LOS ANGELES — The Los Angeles City Council voted unanimously today to ask federal regulators not to allow the restart of the crippled San Onofre nuclear reactors before the formal public process to determine whether Edison’s experimental restart plan is safe and all needed repairs or replacements are completed.

The resolution by District 5 Councilmember Paul Koretz and District 11 Councilmember Bill Rosendahl, which passed 11-0, expresses support for the U.S. Nuclear Regulatory Commission to:

make no decision about restarting either San Onofre unit until it has fully reviewed public safety through a prudent, transparent, and precautionary process, has allowed independent experts and the public ample opportunity to comment, and has confirmed that Southern California Edison has completed any resulting mandated repairs, replacements, or other actions necessary to guarantee both short and long-term safe operation of San Onofre . . . [The City also encourages the NRC] to take the time needed to independently determine whether or not the information, analysis and actions provided by Southern California Edison constitute a solid technical basis for the adequate protection of the public and resumption of operations.

LA joins a long list of Southern California cities that have expressed concerns about the safety of restarting either of San Onofre’s twin reactors. Both reactors have been shut down for almost a year, after a leak of radioactive steam led to the discovery of widespread and unprecedented damage to the reactors’ recently installed replacement steam generators.
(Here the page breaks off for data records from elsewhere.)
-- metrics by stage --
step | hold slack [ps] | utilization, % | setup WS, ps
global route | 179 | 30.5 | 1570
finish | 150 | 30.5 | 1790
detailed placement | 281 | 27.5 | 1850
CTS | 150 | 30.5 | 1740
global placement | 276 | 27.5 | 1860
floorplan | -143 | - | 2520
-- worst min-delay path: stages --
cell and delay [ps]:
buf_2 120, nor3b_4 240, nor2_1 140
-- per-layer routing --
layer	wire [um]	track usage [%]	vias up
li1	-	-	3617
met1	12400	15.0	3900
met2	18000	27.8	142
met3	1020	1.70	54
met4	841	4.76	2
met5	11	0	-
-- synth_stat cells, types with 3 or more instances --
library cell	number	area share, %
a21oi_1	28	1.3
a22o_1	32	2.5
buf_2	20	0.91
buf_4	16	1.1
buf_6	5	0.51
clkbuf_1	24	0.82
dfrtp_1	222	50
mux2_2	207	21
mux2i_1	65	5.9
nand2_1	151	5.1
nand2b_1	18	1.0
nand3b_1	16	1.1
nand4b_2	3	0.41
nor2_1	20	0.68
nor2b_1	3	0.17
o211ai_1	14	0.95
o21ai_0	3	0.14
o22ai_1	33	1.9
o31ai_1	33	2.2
`config.mk`:
```
export PLATFORM = sky130hd
export DESIGN_NAME = pipeline_ctrl
export DESIGN_NICKNAME = d
export VERILOG_FILES = /design/src/rtl/pipeline_ctrl.sv
export SDC_FILE = /design/constraint.sdc
export NUM_CORES = 1
export LEC_CHECK = 0
export BUFFER_PORTS_ARGS = -buffer_cell sky130_fd_sc_hd__buf_2
export CAP_MARGIN = 5
export CORE_MARGIN = 4
export CORE_UTILIZATION = 30
export CTS_CLUSTER_DIAMETER = 120
export CTS_CLUSTER_SIZE = 25
export DETAILED_ROUTE_END_ITERATION = 8
export PLACE_DENSITY = 0.67
export SLEW_MARGIN = 30
export SYNTH_ARGS = -nofsm -noshare
export SYNTH_HDL_FRONTEND = slang
export SYNTH_SLANG_ARGS = --single-unit
```
`constraint.sdc`:
```
create_clock -name clk -period 1.05 [get_ports clk]
set_input_delay 0.105 -clock clk [delete_from_list [all_inputs] [get_ports clk]]
set_output_delay 0.105 -clock clk [all_outputs]
set_load 0.01 [all_outputs]
```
Edison has proposed to the NRC that it be allowed to restart reactor Unit 2 at partial power and run it as a five month test followed by two years of  intermittent shutdowns and startups. Edison has also requested a license amendment with a “no significant hazard” provision that would allow restart with a public hearing to be held only after the fact. NRC staff have given preliminary approval to Edison’s request, but are taking public comments on the proposal through May 15.

“There is a growing consensus from cities in the Southland that Edison’s restart plan amounts to a dangerous experiment that gambles with the safety of millions of Southern Californians,” said S. David Freeman, former head of the Los Angeles Department of Water and Power and a senior consultant to Friends of the Earth. “There are serious questions about what went wrong at San Onofre, whether it can be fixed, and whether it is safe to operate that can only be answered adequately in a formal legal proceeding.”
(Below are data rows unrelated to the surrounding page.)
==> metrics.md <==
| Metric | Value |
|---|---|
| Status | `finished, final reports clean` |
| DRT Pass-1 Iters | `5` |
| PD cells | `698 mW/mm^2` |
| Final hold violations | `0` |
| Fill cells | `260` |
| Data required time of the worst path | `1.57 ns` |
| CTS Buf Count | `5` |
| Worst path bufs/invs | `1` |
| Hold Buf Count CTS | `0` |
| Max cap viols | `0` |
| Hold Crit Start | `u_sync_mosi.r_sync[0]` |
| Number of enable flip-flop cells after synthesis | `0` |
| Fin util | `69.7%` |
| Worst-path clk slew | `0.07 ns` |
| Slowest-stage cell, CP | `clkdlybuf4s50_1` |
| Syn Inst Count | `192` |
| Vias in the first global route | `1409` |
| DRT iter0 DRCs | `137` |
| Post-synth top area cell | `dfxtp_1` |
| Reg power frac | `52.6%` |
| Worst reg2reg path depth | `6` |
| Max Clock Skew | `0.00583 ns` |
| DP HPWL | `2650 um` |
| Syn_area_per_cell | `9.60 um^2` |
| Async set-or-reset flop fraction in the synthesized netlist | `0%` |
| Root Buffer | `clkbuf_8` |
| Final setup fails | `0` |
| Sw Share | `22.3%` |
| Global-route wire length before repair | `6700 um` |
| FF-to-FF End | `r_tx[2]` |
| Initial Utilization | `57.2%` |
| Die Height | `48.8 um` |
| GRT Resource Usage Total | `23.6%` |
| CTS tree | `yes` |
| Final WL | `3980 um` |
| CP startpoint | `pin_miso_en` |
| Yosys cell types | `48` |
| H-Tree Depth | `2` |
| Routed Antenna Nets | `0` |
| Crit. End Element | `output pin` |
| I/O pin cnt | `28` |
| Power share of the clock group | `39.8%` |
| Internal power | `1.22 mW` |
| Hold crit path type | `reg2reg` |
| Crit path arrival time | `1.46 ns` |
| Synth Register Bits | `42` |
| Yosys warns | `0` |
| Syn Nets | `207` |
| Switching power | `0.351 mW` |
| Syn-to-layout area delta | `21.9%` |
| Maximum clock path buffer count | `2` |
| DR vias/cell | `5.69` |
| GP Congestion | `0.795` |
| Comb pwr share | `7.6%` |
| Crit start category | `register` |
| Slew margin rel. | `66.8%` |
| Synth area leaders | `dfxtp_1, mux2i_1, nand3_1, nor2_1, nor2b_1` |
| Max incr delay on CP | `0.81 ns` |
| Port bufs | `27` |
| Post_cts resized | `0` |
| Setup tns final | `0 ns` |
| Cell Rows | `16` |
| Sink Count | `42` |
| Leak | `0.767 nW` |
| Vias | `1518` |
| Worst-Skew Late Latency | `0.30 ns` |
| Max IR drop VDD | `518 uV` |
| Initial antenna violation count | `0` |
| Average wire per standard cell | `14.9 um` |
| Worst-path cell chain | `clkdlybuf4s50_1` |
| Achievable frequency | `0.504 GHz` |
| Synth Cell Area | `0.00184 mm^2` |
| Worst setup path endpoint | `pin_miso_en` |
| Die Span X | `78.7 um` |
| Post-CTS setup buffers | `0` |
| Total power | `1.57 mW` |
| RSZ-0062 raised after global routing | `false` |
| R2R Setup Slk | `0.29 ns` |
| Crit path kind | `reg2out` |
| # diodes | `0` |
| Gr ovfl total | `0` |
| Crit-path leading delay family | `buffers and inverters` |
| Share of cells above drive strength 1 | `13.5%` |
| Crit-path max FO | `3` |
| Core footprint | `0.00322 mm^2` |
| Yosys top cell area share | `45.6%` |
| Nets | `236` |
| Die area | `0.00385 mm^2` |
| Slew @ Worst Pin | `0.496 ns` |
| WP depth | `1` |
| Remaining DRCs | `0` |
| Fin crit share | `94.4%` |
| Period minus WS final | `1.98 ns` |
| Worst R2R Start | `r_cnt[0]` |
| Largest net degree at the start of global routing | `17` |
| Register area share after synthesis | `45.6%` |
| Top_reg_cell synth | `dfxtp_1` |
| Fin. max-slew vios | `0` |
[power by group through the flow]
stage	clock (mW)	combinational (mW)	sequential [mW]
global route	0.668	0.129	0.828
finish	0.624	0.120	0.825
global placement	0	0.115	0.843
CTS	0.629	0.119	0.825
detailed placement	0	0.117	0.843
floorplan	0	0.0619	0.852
[config.mk]
export PLATFORM = sky130hd
export DESIGN_NAME = seg_scan_ctrl
export DESIGN_NICKNAME = d
export VERILOG_FILES = /design/src/rtl/seg_scan_ctrl.sv
export SDC_FILE = /design/constraint.sdc
export NUM_CORES = 1
export LEC_CHECK = 0
export BUFFER_PORTS_ARGS = -buffer_cell sky130_fd_sc_hd__buf_2
export CAP_MARGIN = 20
export CORE_MARGIN = 2
export CORE_UTILIZATION = 40
export DETAILED_ROUTE_END_ITERATION = 8
export PLACE_DENSITY = 0.61
export SLEW_MARGIN = 20
export SYNTH_ARGS = -nofsm -noshare
export SYNTH_HDL_FRONTEND = slang
export SYNTH_SLANG_ARGS = --single-unit
[constraint.sdc]
create_clock -name clk_10Mhz -period 2.4 [get_ports clk_10Mhz]
set_clock_uncertainty 0.1 [all_clocks]
set_input_delay 0.24 -clock clk_10Mhz [delete_from_list [all_inputs] [get_ports clk_10Mhz]]
set_output_delay 0.24 -clock clk_10Mhz [all_outputs]
set_load 0.01 [all_outputs]
[src/rtl/seg_scan_ctrl.sv]
// Eight-digit seven-segment scan controller with a shift-in character buffer.
// Each digit slot starts with BLANK_CYCLES of dead time; writes are only taken then.
module seg_scan_ctrl #(
  parameter int REFRESH_DIV  = 10000,
  parameter int BLANK_CYCLES = 100
) (
  input  logic       clk_10Mhz,
  input  logic       reset,
  input  logic       char_valid,
  input  logic [5:0] char_code,
  output logic       char_ready,
  input  logic       clear,
  input  logic       disp_en,
  output logic [7:0] an_sel,
  output logic [6:0] seg,
  output logic [2:0] cur_digit
);

  localparam int TW = (REFRESH_DIV > 1) ? $clog2(REFRESH_DIV) : 1;
  localparam logic [TW-1:0] T_LAST  = TW'(REFRESH_DIV - 1);
  localparam logic [TW-1:0] T_BLAST = TW'(BLANK_CYCLES - 1);
  localparam logic [5:0]    BLANK_CODE = 6'd36;

  typedef enum logic {ST_BLANK, ST_SHOW} state_t;

  state_t        state;
  logic [TW-1:0] timer;
  logic [5:0]    char_buf [8];
  logic          clear_pend;
  logic          clear_now;

  function automatic logic [6:0] glyph(input logic [5:0] c);
    case (c)
      6'd0:  return 7'b1000000;
      6'd1:  return 7'b1111001;
      6'd2:  return 7'b0100100;
      6'd3:  return 7'b0110000;
      6'd4:  return 7'b0011001;
      6'd5:  return 7'b0010010;
      6'd6:  return 7'b0000010;
      6'd7:  return 7'b1111000;
      6'd8:  return 7'b0000000;
      6'd9:  return 7'b0010000;
      6'd10: return 7'b0001000; // A
      6'd11: return 7'b0000011; // b
      6'd12: return 7'b1000110; // C
      6'd13: return 7'b0100001; // d
      6'd14: return 7'b0000110; // E
      6'd15: return 7'b0001110; // F
      6'd16: return 7'b1000010; // G
      6'd17: return 7'b0001001; // H
      6'd18: return 7'b1001111; // I
      6'd19: return 7'b1100001; // J
      6'd21: return 7'b1000111; // L
      6'd23: return 7'b0101011; // n
      6'd24: return 7'b1000000; // O
      6'd25: return 7'b0001100; // P
      6'd26: return 7'b0011000; // q
      6'd27: return 7'b0101111; // r
      6'd28: return 7'b0010010; // S
      6'd29: return 7'b0000111; // t
      6'd30: return 7'b1000001; // U
      6'd34: return 7'b0010001; // y
      6'd35: return 7'b0100100; // Z
      6'd20, 6'd22, 6'd31, 6'd32, 6'd33: return 7'b0110110;
      default: return 7'b1111111;
    endcase
  endfunction

  assign char_ready = (state == ST_BLANK) && !reset;
  assign clear_now  = (state == ST_BLANK) && (clear || clear_pend);

  always_ff @(posedge clk_10Mhz) begin
    if (reset) begin
      state      <= ST_BLANK;
      timer      <= '0;
      cur_digit  <= 3'd0;
      an_sel     <= 8'hFF;
      seg        <= 7'h7F;
      clear_pend <= 1'b0;
      for (int i = 0; i < 8; i++) char_buf[i] <= BLANK_CODE;
    end else begin
      if (timer == T_LAST) begin
        timer     <= '0;
        cur_digit <= cur_digit + 3'd1;
        state     <= ST_BLANK;
      end else begin
        timer <= timer + 1'b1;
        if (timer == T_BLAST) state <= ST_SHOW;
      end

      // Outputs reflect the pre-edge slot, so anode moves lag the digit change by a cycle.
      if (state == ST_SHOW && disp_en) begin
        an_sel <= ~(8'b1 << cur_digit);
        seg    <= glyph(char_buf[cur_digit]);
      end else begin
        an_sel <= 8'hFF;
        seg    <= 7'h7F;
      end

      if (state == ST_BLANK) begin
        clear_pend <= 1'b0;
        if (clear_now) begin
          for (int i = 0; i < 8; i++) char_buf[i] <= BLANK_CODE;
        end
        if (char_valid) begin
          char_buf[0] <= char_code;
          for (int i = 1; i < 8; i++)
            char_buf[i] <= clear_now ? BLANK_CODE : char_buf[i-1];
        end
      end else begin
        clear_pend <= clear_pend | clear;
      end
    end
  end

endmodule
Cities that have passed resolutions or sent letters of concern to the NRC include Del Mar, Encinitas, Irvine, Laguna Beach, Mission Viejo, San Clemente, Santa Monica, Solana Beach, Vista, Berkley and Fairfax. In addition, the San Diego Unified School District board passed a similar resolution.

Acting on a petition from Friends of the Earth, the NRC is conducting two official proceedings which could require Edison to seek a full license amendment with adjudicated public hearings, expert testimony and rules of evidence.